What does “Magi” mean?
Kings were in the habit of gathering the best and brightest into an advisory body of wise men, stargazers, and dreamers. Magi are consulted in the Book of Daniel, and by Pharaoh in the time of Joseph. The Greek word magi indicates these men were astrologers and interpreters of omens—following a star and dreaming dreams.
Truth is, our faith allows a holy place for mysteries to persist. But if you’d like a bit more clarification of the myths surrounding these mystery men, here are some insights from author Dwight Longenecker:
Myth #1: There were three wise men
We have no idea how many there were. This was assumed because three gifts were given to Jesus: gold, frankincense, and myrrh. However, we don’t know the quantity of those gifts, or even if Jesus was only given one of each. There is no way to know how many. There may very well have been 100+ wise men representing such a large geographic area. They were carrying very valuable gifts so there might have been a large number of soldiers accompanying them as well. This was probably quite a large caravan.
Myth #2: They rode camels
This is a common misconception. Whenever you see movies from this time period, the actors are riding on camels. However, people in northern Arabia typically only rode Arabian horses. At the time of Christ’s birth camels were used as pack animals, but wealthy travelers used the more comfortable and swift horse.
Myth #3: They followed a miraculous star
Matthew never says that they followed a star. He says they saw a star, which history teaches is the Northern Star. The wise men were astrologers, and the star was an astronomical sign they saw that signified the prophecy of the Jewish king. That doesn’t mean a star led them from Arabia to Jesus.
Myth #4: They were kings
It is unclear whether or not they were royalty, but they were not kings. You can throw out the “We Three Kings” picture completely. They had royal connections though and were trusted by King Herod.

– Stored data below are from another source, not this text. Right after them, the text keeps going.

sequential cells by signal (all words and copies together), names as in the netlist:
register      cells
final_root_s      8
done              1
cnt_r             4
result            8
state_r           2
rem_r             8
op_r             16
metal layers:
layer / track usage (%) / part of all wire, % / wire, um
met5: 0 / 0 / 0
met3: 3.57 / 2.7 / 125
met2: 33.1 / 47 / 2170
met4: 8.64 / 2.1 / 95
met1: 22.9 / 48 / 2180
## config.mk

```make
export PLATFORM = sky130hd
export DESIGN_NAME = riscv_branch_ctrl_flat
export DESIGN_NICKNAME = d
export VERILOG_FILES = /design/src/rtl/riscv_pkg.sv /design/src/rtl/riscv_branch_ctrl_if.sv /design/src/rtl/riscv_bht.sv /design/src/rtl/riscv_branch_ctrl.sv /design/src/flat_wrapper.sv
export SDC_FILE = /design/constraint.sdc
export NUM_CORES = 1
export LEC_CHECK = 0
export BUFFER_PORTS_ARGS = -buffer_cell sky130_fd_sc_hd__buf_2
export CELL_PAD_IN_SITES_DETAIL_PLACEMENT = 1
export CELL_PAD_IN_SITES_GLOBAL_PLACEMENT = 1
export CORE_ASPECT_RATIO = 1.4
export CORE_MARGIN = 10
export CORE_UTILIZATION = 38
export CTS_CLUSTER_SIZE = 20
export DETAILED_ROUTE_END_ITERATION = 10
export GPL_TIMING_DRIVEN = 1
export HOLD_SLACK_MARGIN = 0.05
export PLACE_DENSITY_LB_ADDON = 0.1
export SETUP_SLACK_MARGIN = 0.15
export SYNTH_ARGS = -nofsm -noshare
export SYNTH_HDL_FRONTEND = slang
export SYNTH_HIERARCHICAL = 1
export SYNTH_SLANG_ARGS = --single-unit
```

## constraint.sdc

```tcl
create_clock -name i_riscv_brctrl_clk -period 3.28 [get_ports i_riscv_brctrl_clk]
set_input_delay 0.492 -clock i_riscv_brctrl_clk [delete_from_list [all_inputs] [get_ports i_riscv_brctrl_clk]]
set_output_delay 0.492 -clock i_riscv_brctrl_clk [all_outputs]
set_load 0.05 [all_outputs]
```
### src/rtl/seq_divider.sv
// Unsigned restoring divider, one quotient bit per cycle.
// i_start loads the operands (one cycle); o_done and o_quotient are valid
// together during the final iteration cycle, so a divide occupies W+1 cycles.
module seq_divider #(
  parameter int W = 21
) (
  input  logic         clk,
  input  logic         reset,
  input  logic         i_start,
  input  logic [W-1:0] i_dividend,
  input  logic [W-1:0] i_divisor,
  output logic         o_busy,
  output logic         o_done,
  output logic [W-1:0] o_quotient
);
  localparam int CNT_W = $clog2(W + 1);

  logic [W-1:0]     r_quo;
  logic [W-1:0]     r_dsr;
  logic [W-1:0]     r_rem;
  logic [CNT_W-1:0] r_cnt;
  logic             r_busy;

  logic [W:0]   w_shift;
  logic         w_ge;
  logic [W-1:0] w_rem_next;

  // Trial subtraction for the current quotient bit.
  always_comb begin
    w_shift    = {r_rem, r_quo[W-1]};
    w_ge       = (w_shift >= {1'b0, r_dsr});
    w_rem_next = w_ge ? W'(w_shift - {1'b0, r_dsr}) : w_shift[W-1:0];
  end

  // Load on start, then shift one quotient bit in per cycle.
  always_ff @(posedge clk) begin
    if (reset) begin
      r_quo  <= '0;
      r_dsr  <= '0;
      r_rem  <= '0;
      r_cnt  <= '0;
      r_busy <= 1'b0;
    end else if (i_start) begin
      r_quo  <= i_dividend;
      r_dsr  <= i_divisor;
      r_rem  <= '0;
      r_cnt  <= CNT_W'(W);
      r_busy <= 1'b1;
    end else if (r_busy) begin
      r_rem <= w_rem_next;
      r_quo <= {r_quo[W-2:0], w_ge};
      r_cnt <= r_cnt - 1'b1;
      if (r_cnt == CNT_W'(1)) r_busy <= 1'b0;
    end
  end

  assign o_busy     = r_busy;
  assign o_done     = r_busy && (r_cnt == CNT_W'(1));
  assign o_quotient = {r_quo[W-2:0], w_ge};

endmodule

### src/rtl/quad_warp_mapper.sv
// Bilinear corner-driven mapper: streams raster source pixels out with their
// interpolated destination coordinate. Edge and row deltas share one divider.
// Optional build macro CLIP_OUTPUT_EN: out-of-range pixels are consumed
// silently instead of being emitted with wrapped coordinates.
// Assumes Y_BITS <= X_BITS.
module quad_warp_mapper
  import quad_warp_pkg::*;
#(
  parameter int SRC_W     = 640,
  parameter int SRC_H     = 480,
  parameter int X_BITS    = 10,
  parameter int Y_BITS    = 9,
  parameter int FRAC_BITS = 10,
  parameter int PIX_BITS  = 18
) (
  input  logic                clk,
  input  logic                reset,
  input  logic                corners_valid,
  output logic                corners_ready,
  input  logic [X_BITS-1:0]   a_x,
  input  logic [X_BITS-1:0]   b_x,
  input  logic [X_BITS-1:0]   c_x,
  input  logic [X_BITS-1:0]   d_x,
  input  logic [Y_BITS-1:0]   a_y,
  input  logic [Y_BITS-1:0]   b_y,
  input  logic [Y_BITS-1:0]   c_y,
  input  logic [Y_BITS-1:0]   d_y,
  input  logic [PIX_BITS-1:0] pix_in,
  input  logic                pix_in_valid,
  output logic                pix_in_ready,
  output logic [PIX_BITS-1:0] pix_out,
  output logic [X_BITS-1:0]   out_x,
  output logic [Y_BITS-1:0]   out_y,
  output logic                out_valid,
  input  logic                out_ready,
  output logic                frame_done
);
  localparam int QW    = quot_width(X_BITS, FRAC_BITS);
  localparam int ACC_W = acc_width(X_BITS, FRAC_BITS);
  localparam int NUM_W = ACC_W + 1;
  localparam int COL_W = $clog2(SRC_W);
  localparam int ROW_W = $clog2(SRC_H);

  state_t                    r_state;
  corner_t                   r_a, r_b, r_c, r_d;
  logic [1:0]                r_div_idx;
  logic                      r_neg;
  logic signed [ACC_W-1:0]   r_lx, r_ly, r_rx, r_ry, r_px, r_py;
  logic signed [ACC_W-1:0]   r_dlx, r_dly, r_drx, r_dry, r_hx, r_hy;
  logic [COL_W-1:0]          r_col;
  logic [ROW_W-1:0]          r_row;
  logic [PIX_BITS-1:0]       r_pix;
  logic [X_BITS-1:0]         r_x;
  logic [Y_BITS-1:0]         r_y;
  logic                      r_valid;
  logic                      r_frame_done;

  logic signed [NUM_W-1:0]   w_num;
  logic                      w_neg;
  logic [QW-1:0]             w_dividend;
  logic [QW-1:0]             w_divisor;
  logic [QW-1:0]             w_quo;
  logic                      w_div_busy;
  logic                      w_div_done;
  logic                      w_div_start;
  logic signed [ACC_W-1:0]   w_delta;
  logic                      w_pix_ready;
  logic                      w_accept;
  logic                      w_emit;

  // Select the signed numerator for the divide in progress and split sign/magnitude.
  always_comb begin
    w_num = '0;
    if (r_state == FRAME_DIV) begin
      case (r_div_idx)
        2'd0:    w_num = $signed(NUM_W'(r_d.x) - NUM_W'(r_a.x)) <<< FRAC_BITS;
        2'd1:    w_num = $signed(NUM_W'(r_d.y) - NUM_W'(r_a.y)) <<< FRAC_BITS;
        2'd2:    w_num = $signed(NUM_W'(r_c.x) - NUM_W'(r_b.x)) <<< FRAC_BITS;
        default: w_num = $signed(NUM_W'(r_c.y) - NUM_W'(r_b.y)) <<< FRAC_BITS;
      endcase
    end else if (r_div_idx[0]) begin
      w_num = NUM_W'(r_ry) - NUM_W'(r_ly);
    end else begin
      w_num = NUM_W'(r_rx) - NUM_W'(r_lx);
    end
    w_neg       = w_num[NUM_W-1];
    w_dividend  = QW'(w_neg ? -w_num : w_num);
    w_divisor   = (r_state == FRAME_DIV) ? QW'(SRC_H - 1) : QW'(SRC_W - 1);
    w_div_start = ((r_state == FRAME_DIV) || (r_state == ROW_DIV)) && !w_div_busy;
    w_delta     = r_neg ? -$signed(ACC_W'(w_quo)) : $signed(ACC_W'(w_quo));
  end

  // Handshake and output-range decision for the current pixel.
  always_comb begin
    w_pix_ready = (r_state == STREAM) && (!r_valid || out_ready);
    w_accept    = w_pix_ready && pix_in_valid;
`ifdef CLIP_OUTPUT_EN
    w_emit = !r_px[ACC_W-1] && !r_py[ACC_W-1] &&
             !(|r_px[ACC_W-2:FRAC_BITS+X_BITS]) &&
             !(|r_py[ACC_W-2:FRAC_BITS+Y_BITS]);
`else
    w_emit = 1'b1;
`endif
  end

  seq_divider #(.W(QW)) u_div (
    .clk        (clk),
    .reset      (reset),
    .i_start    (w_div_start),
    .i_dividend (w_dividend),
    .i_divisor  (w_divisor),
    .o_busy     (w_div_busy),
    .o_done     (w_div_done),
    .o_quotient (w_quo)
  );

  // Control FSM, accumulators and registered output word.
  always_ff @(posedge clk) begin
    if (reset) begin
      r_state      <= IDLE;
      r_a          <= '0;
      r_b          <= '0;
      r_c          <= '0;
      r_d          <= '0;
      r_div_idx    <= '0;
      r_neg        <= 1'b0;
      r_lx         <= '0;
      r_ly         <= '0;
      r_rx         <= '0;
      r_ry         <= '0;
      r_px         <= '0;
      r_py         <= '0;
      r_dlx        <= '0;
      r_dly        <= '0;
      r_drx        <= '0;
      r_dry        <= '0;
      r_hx         <= '0;
      r_hy         <= '0;
      r_col        <= '0;
      r_row        <= '0;
      r_pix        <= '0;
      r_x          <= '0;
      r_y          <= '0;
      r_valid      <= 1'b0;
      r_frame_done <= 1'b0;
    end else begin
      r_frame_done <= 1'b0;
      if (w_div_start) r_neg <= w_neg;

      if (w_accept) begin
        r_pix   <= pix_in;
        r_x     <= r_px[FRAC_BITS+X_BITS-1:FRAC_BITS];
        r_y     <= r_py[FRAC_BITS+Y_BITS-1:FRAC_BITS];
        r_valid <= w_emit;
      end else if (out_ready) begin
        r_valid <= 1'b0;
      end

      case (r_state)
        IDLE: begin
          if (corners_valid) begin
            r_a.x     <= CRD_W'(a_x);
            r_a.y     <= CRD_W'(a_y);
            r_b.x     <= CRD_W'(b_x);
            r_b.y     <= CRD_W'(b_y);
            r_c.x     <= CRD_W'(c_x);
            r_c.y     <= CRD_W'(c_y);
            r_d.x     <= CRD_W'(d_x);
            r_d.y     <= CRD_W'(d_y);
            r_lx      <= ACC_W'(a_x) << FRAC_BITS;
            r_ly      <= ACC_W'(a_y) << FRAC_BITS;
            r_rx      <= ACC_W'(b_x) << FRAC_BITS;
            r_ry      <= ACC_W'(b_y) << FRAC_BITS;
            r_div_idx <= '0;
            r_col     <= '0;
            r_row     <= '0;
            r_state   <= FRAME_DIV;
          end
        end
        FRAME_DIV: begin
          if (w_div_done) begin
            case (r_div_idx)
              2'd0:    r_dlx <= w_delta;
              2'd1:    r_dly <= w_delta;
              2'd2:    r_drx <= w_delta;
              default: r_dry <= w_delta;
            endcase
            r_div_idx <= r_div_idx + 2'd1;
            if (r_div_idx == 2'd3) r_state <= ROW_DIV;
          end
        end
        ROW_DIV: begin
          if (w_div_done) begin
            if (!r_div_idx[0]) begin
              r_hx      <= w_delta;
              r_div_idx <= 2'd1;
            end else begin
              r_hy      <= w_delta;
              r_px      <= r_lx;
              r_py      <= r_ly;
              r_div_idx <= '0;
              r_state   <= STREAM;
            end
          end
        end
        STREAM: begin
          if (w_accept) begin
            r_px <= r_px + r_hx;
            r_py <= r_py + r_hy;
            if (r_col == COL_W'(SRC_W - 1)) begin
              r_col <= '0;
              r_lx  <= r_lx + r_dlx;
              r_ly  <= r_ly + r_dly;
              r_rx  <= r_rx + r_drx;
              r_ry  <= r_ry + r_dry;
              if (r_row == ROW_W'(SRC_H - 1)) begin
                r_state <= DRAIN;
              end else begin
                r_row   <= r_row + 1'b1;
                r_state <= ROW_DIV;
              end
            end else begin
              r_col <= r_col + 1'b1;
            end
          end
        end
        DRAIN: begin
          // A clipped final pixel leaves nothing pending, so !r_valid also ends the frame.
          if (!r_valid || out_ready) begin
            r_frame_done <= 1'b1;
            r_state      <= IDLE;
          end
        end
        default: r_state <= IDLE;
      endcase
    end
  end

  assign corners_ready = (r_state == IDLE);
  assign pix_in_ready  = w_pix_ready;
  assign pix_out       = r_pix;
  assign out_x         = r_x;
  assign out_y         = r_y;
  assign out_valid     = r_valid;
  assign frame_done    = r_frame_done;

endmodule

Myth #5: They came from Persia, India, and Africa
This idea was added to tradition later. They likely came from Arabia, not these other countries or diverse backgrounds.
Where did the wise men travel from?
They came “from the east,” which based on the nature of their gifts, and Old Testament prophecy, means they most likely came from the ancient Arabian kingdom of Sheba. Arabia was known for its vast wealth from gold mines of Africa, as well as the Boswellian and Commiphora trees — from which frankincense and myrrh are derived. Of course men from Persia could have brought these gifts, but they signify a giving of the best commodities from their own country to a neighboring King.
What gifts did the magi give?
Gold, frankincense, and myrrh have their primary significance in their value; which establishes their suitability for a King. Matthew 2:11 tells us these gifts were great treasures, given as worship, but they may have even greater significance. Gold was indeed associated with royalty, but it may also foreshadow Jesus’ purpose: in 1 Kings 6:20-22, the walls of the Most Holy Place and the altar are overlaid with gold. Frankincense was part of ceremonial worship of a deity. This gift underscores their belief that the newborn king carried a claim of deity. Myrrh was used as a perfume, anointing oil, medicinal tonic, and as a key ingredient in the mixture of spices used to prepare bodies for burial (John 19:39-40). Perhaps this gift indicated Jesus’ humanity and the manner in which he would save his people—that he would die for them.